### Work item
After locating the line that contains "registers in the" in the records below, write out exactly that line and each line after it through the one that contains "worst max path", and nothing else.

==============================

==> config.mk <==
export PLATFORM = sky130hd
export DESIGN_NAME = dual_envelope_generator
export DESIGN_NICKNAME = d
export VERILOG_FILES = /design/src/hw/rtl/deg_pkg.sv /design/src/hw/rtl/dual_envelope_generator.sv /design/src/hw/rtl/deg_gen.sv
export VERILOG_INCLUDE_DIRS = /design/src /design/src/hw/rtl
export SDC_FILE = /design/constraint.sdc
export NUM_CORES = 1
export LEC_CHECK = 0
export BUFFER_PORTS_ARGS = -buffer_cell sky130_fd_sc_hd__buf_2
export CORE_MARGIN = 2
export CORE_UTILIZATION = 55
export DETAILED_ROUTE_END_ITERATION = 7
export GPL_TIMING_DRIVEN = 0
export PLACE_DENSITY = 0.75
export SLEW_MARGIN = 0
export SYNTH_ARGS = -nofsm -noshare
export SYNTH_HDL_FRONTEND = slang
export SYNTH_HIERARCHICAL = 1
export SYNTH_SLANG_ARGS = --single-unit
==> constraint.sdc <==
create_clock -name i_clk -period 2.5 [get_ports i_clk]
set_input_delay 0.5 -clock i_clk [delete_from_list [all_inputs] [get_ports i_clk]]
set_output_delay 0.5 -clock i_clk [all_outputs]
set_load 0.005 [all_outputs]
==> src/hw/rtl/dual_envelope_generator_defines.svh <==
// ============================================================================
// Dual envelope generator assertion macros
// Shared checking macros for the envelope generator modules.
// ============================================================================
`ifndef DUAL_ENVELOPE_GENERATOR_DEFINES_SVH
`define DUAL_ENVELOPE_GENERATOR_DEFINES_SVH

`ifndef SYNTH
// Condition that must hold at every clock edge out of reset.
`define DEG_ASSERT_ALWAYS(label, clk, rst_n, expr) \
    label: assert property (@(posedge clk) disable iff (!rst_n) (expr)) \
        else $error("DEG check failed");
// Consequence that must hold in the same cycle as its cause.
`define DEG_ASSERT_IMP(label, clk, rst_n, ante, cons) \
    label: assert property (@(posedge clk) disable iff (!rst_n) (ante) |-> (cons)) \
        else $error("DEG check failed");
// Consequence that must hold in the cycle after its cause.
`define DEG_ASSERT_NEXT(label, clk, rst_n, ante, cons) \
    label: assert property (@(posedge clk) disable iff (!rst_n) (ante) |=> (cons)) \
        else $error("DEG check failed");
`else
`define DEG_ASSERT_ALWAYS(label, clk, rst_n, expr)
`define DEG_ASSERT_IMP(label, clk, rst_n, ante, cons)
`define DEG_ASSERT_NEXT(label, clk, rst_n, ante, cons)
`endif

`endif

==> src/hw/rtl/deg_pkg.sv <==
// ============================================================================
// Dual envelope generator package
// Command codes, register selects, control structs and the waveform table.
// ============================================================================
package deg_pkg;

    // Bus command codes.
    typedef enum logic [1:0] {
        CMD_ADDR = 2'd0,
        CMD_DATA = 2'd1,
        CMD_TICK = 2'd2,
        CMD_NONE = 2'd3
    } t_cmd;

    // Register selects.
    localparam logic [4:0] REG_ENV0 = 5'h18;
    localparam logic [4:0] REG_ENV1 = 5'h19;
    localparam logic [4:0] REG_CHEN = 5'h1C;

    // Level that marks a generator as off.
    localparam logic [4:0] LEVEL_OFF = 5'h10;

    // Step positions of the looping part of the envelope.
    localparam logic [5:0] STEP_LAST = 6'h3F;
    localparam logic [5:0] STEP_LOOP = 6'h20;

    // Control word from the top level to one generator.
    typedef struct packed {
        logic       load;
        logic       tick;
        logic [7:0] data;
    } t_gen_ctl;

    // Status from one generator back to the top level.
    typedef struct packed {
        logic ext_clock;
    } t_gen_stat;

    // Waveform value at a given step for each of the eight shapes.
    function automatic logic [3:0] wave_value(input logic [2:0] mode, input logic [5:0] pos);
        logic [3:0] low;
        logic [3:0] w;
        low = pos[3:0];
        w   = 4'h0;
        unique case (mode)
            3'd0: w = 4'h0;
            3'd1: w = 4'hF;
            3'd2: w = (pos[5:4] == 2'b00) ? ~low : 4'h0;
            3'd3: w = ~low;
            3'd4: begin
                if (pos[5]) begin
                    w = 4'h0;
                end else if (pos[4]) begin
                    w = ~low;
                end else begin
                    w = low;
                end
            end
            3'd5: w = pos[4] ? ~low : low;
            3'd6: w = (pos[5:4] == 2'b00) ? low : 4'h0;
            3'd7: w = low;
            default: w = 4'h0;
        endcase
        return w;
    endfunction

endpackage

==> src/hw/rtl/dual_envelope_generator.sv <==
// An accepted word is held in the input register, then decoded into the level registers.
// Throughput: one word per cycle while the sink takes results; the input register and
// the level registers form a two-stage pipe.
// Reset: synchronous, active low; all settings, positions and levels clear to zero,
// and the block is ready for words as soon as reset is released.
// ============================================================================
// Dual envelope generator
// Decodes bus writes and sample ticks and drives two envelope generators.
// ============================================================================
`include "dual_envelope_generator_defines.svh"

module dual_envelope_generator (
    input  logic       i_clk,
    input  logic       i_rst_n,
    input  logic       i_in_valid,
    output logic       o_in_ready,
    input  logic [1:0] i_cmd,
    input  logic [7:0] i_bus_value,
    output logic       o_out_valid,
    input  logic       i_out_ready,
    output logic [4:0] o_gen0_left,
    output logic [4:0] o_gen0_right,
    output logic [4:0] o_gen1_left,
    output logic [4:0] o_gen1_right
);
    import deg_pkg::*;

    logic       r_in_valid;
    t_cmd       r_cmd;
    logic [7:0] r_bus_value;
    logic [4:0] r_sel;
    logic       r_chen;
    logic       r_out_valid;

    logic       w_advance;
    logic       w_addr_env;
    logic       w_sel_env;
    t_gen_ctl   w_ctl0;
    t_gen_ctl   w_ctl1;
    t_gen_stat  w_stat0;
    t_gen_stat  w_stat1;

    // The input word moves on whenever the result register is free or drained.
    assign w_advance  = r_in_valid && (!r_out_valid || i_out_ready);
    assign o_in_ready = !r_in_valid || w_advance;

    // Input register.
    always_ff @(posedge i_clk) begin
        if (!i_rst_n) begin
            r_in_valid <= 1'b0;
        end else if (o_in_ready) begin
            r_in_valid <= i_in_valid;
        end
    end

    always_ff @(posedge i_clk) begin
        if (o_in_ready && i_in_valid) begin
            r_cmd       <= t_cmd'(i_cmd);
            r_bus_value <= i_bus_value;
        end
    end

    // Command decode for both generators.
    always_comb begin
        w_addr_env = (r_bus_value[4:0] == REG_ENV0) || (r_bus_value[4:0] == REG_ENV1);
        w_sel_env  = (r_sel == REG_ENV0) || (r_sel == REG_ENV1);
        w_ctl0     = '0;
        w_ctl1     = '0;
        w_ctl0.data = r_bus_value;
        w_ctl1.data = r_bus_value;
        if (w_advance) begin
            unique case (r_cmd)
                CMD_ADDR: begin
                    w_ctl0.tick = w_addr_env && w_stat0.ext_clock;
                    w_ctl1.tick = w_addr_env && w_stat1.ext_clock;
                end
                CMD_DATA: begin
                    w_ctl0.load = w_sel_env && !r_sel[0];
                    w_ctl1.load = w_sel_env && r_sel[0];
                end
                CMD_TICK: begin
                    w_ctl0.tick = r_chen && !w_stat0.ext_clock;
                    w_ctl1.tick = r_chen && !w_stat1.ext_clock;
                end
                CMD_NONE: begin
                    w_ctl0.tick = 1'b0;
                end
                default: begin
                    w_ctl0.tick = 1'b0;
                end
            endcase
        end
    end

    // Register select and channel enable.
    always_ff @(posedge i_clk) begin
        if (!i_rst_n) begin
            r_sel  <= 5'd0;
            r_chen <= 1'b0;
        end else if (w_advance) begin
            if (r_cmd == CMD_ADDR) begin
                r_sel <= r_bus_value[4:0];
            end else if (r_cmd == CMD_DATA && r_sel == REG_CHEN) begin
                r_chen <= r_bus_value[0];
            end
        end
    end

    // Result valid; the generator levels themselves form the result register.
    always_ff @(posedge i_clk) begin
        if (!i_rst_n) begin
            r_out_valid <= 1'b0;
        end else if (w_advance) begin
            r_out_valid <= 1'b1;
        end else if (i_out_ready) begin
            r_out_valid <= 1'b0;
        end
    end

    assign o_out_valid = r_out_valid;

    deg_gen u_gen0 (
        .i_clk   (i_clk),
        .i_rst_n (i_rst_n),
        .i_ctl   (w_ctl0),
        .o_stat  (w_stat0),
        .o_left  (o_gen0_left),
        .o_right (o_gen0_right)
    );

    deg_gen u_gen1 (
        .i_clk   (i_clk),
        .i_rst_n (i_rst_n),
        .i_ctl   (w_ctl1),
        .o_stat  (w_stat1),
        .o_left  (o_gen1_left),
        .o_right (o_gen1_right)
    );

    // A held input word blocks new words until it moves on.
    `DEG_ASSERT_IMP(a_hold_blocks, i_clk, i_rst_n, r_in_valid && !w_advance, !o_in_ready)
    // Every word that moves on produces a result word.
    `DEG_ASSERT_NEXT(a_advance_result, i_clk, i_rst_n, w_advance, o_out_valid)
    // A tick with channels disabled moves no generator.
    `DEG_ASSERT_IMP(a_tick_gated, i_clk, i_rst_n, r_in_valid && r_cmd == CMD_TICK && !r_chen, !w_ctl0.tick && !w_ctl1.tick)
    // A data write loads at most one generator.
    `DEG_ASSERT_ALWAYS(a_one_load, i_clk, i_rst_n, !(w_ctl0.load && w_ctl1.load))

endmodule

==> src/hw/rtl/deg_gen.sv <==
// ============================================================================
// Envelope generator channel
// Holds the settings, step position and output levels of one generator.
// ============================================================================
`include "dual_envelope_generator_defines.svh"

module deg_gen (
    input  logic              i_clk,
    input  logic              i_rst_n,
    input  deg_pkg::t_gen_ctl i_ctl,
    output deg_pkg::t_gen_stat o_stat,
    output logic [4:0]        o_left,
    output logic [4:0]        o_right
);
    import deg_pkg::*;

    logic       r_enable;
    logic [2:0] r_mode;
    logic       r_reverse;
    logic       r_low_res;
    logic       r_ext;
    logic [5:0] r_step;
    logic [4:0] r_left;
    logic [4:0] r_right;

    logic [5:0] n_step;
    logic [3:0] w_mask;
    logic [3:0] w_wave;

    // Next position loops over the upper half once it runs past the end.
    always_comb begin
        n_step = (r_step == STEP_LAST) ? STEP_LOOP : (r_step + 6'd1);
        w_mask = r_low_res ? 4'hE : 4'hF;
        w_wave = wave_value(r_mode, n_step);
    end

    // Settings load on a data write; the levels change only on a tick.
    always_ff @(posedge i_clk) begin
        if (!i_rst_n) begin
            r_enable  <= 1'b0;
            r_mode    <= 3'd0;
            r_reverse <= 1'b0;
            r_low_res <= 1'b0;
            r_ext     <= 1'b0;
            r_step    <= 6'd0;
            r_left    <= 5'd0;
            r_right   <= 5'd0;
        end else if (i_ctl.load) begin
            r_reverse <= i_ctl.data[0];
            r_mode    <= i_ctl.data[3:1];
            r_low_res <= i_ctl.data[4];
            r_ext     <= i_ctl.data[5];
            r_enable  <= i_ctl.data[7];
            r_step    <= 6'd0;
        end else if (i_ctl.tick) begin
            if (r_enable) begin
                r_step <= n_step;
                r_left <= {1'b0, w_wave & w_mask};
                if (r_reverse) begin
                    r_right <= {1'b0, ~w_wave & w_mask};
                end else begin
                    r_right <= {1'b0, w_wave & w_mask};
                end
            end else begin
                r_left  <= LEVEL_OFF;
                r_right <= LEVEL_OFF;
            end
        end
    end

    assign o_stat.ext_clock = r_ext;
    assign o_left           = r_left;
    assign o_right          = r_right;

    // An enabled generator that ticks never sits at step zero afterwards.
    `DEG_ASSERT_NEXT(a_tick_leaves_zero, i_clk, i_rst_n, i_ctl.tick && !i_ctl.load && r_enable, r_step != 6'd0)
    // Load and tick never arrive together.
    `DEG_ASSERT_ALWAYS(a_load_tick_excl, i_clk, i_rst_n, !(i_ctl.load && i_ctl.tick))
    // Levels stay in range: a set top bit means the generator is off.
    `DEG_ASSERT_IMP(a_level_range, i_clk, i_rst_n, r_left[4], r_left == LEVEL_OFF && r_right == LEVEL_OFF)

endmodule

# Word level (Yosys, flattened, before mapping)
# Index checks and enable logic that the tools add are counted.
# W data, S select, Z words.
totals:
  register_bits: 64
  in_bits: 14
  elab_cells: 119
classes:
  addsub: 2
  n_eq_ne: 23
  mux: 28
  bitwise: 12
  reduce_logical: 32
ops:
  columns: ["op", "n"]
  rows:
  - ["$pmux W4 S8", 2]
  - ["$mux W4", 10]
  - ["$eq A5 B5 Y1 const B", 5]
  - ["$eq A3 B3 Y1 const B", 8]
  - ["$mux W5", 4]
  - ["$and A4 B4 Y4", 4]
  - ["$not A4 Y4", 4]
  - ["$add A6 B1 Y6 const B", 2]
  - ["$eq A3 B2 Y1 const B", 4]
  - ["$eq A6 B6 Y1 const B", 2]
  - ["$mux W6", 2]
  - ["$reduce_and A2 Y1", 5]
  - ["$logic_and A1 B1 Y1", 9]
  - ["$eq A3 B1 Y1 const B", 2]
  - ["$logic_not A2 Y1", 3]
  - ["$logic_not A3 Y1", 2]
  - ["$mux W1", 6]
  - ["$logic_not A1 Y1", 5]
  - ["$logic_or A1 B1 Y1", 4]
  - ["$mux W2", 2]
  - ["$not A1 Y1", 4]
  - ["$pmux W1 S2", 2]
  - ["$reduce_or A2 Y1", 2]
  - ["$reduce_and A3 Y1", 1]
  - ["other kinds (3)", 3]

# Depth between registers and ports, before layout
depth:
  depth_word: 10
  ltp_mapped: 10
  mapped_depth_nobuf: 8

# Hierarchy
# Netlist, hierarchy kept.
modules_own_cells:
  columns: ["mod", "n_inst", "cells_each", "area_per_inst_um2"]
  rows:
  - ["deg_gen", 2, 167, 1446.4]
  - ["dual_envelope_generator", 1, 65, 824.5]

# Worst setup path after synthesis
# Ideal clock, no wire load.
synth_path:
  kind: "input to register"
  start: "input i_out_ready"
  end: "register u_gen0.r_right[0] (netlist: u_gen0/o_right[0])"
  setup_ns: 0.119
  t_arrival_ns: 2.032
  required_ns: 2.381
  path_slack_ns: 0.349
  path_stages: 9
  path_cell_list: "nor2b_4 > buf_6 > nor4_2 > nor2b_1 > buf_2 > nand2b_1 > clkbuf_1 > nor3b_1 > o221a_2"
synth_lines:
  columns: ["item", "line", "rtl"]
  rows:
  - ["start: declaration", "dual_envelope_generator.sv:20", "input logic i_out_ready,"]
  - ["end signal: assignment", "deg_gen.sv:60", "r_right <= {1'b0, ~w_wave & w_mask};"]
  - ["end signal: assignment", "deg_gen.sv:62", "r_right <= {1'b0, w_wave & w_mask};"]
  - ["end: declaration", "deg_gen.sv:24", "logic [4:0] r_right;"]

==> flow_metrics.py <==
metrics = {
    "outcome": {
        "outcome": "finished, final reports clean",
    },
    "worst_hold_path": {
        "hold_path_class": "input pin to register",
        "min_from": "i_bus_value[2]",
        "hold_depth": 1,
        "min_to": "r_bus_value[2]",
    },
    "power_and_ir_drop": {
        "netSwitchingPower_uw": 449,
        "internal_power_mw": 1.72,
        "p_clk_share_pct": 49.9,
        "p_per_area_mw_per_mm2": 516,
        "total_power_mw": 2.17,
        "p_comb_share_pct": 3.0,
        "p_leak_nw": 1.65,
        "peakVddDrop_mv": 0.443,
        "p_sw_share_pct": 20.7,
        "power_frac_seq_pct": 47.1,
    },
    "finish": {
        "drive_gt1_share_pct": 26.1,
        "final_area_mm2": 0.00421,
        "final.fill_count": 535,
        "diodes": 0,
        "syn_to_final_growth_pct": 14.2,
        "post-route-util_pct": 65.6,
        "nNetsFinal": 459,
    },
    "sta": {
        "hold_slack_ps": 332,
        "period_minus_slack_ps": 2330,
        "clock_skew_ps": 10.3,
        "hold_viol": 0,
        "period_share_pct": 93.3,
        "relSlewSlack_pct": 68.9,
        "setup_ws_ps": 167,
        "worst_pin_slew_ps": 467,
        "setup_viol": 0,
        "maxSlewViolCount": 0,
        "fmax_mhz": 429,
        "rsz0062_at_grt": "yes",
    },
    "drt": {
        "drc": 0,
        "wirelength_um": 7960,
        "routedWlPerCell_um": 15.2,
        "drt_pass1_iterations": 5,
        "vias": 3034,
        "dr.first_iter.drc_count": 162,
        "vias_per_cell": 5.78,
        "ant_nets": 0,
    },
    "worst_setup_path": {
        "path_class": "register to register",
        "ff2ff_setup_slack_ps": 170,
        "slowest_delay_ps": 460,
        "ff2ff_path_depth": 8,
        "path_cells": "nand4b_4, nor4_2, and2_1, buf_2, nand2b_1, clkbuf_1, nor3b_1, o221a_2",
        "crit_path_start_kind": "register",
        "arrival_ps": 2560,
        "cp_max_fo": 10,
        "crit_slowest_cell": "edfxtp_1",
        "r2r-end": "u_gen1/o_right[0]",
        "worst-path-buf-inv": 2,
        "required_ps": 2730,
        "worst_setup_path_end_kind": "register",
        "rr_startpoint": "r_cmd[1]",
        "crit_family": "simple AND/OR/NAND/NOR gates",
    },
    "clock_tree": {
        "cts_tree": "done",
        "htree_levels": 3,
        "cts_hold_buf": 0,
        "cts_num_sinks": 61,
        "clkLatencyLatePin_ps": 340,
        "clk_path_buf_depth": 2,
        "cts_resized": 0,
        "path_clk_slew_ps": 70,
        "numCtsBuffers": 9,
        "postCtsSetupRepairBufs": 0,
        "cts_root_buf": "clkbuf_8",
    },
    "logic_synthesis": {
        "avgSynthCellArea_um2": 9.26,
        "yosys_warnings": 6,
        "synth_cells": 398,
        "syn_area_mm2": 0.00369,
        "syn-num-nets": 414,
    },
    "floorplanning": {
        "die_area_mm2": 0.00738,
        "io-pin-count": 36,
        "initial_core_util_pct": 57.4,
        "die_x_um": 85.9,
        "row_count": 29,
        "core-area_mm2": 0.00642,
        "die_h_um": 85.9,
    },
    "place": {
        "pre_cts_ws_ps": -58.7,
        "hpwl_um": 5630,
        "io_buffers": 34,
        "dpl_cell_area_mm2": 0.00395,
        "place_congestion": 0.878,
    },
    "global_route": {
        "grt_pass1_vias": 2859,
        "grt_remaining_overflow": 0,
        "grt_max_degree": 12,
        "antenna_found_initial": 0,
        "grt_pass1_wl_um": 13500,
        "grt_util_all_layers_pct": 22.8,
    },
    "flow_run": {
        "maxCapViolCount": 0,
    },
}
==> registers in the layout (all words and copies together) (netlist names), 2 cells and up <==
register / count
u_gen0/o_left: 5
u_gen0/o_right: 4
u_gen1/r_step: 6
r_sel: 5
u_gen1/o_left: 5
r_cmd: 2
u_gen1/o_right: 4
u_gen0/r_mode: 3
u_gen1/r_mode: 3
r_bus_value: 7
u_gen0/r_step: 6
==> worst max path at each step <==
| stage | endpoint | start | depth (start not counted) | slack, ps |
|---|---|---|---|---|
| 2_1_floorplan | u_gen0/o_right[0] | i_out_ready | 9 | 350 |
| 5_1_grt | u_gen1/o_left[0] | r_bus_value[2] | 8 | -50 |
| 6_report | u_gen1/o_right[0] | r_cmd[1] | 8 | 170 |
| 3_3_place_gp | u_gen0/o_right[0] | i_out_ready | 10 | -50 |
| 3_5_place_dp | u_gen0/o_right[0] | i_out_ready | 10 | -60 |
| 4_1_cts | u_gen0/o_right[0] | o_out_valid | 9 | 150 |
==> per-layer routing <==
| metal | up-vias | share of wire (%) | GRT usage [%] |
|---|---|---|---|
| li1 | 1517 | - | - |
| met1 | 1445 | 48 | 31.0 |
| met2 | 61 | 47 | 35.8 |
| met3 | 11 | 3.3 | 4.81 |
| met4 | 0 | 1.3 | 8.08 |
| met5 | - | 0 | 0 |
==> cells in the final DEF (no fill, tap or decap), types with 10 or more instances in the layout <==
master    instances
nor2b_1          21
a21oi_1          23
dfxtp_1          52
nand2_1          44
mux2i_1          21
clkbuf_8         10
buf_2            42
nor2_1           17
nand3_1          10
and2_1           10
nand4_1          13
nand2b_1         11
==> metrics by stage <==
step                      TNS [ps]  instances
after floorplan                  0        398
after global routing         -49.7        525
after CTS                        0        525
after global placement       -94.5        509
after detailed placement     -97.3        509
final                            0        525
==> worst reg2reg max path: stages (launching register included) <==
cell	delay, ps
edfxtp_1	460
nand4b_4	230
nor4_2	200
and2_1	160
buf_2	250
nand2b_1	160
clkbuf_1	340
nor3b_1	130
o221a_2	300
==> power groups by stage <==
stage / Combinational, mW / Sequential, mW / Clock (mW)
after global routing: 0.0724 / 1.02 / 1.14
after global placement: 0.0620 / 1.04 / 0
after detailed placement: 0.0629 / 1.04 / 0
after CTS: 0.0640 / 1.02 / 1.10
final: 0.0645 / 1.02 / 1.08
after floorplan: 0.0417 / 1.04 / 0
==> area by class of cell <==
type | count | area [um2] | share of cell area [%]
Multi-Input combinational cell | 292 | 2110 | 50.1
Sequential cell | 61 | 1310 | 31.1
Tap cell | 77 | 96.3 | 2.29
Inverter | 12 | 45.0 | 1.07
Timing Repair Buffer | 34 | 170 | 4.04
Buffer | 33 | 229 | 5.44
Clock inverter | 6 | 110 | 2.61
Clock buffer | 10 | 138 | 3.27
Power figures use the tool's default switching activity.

==============================

### Result
==> registers in the layout (all words and copies together) (netlist names), 2 cells and up <==
register / count
u_gen0/o_left: 5
u_gen0/o_right: 4
u_gen1/r_step: 6
r_sel: 5
u_gen1/o_left: 5
r_cmd: 2
u_gen1/o_right: 4
u_gen0/r_mode: 3
u_gen1/r_mode: 3
r_bus_value: 7
u_gen0/r_step: 6
==> worst max path at each step <==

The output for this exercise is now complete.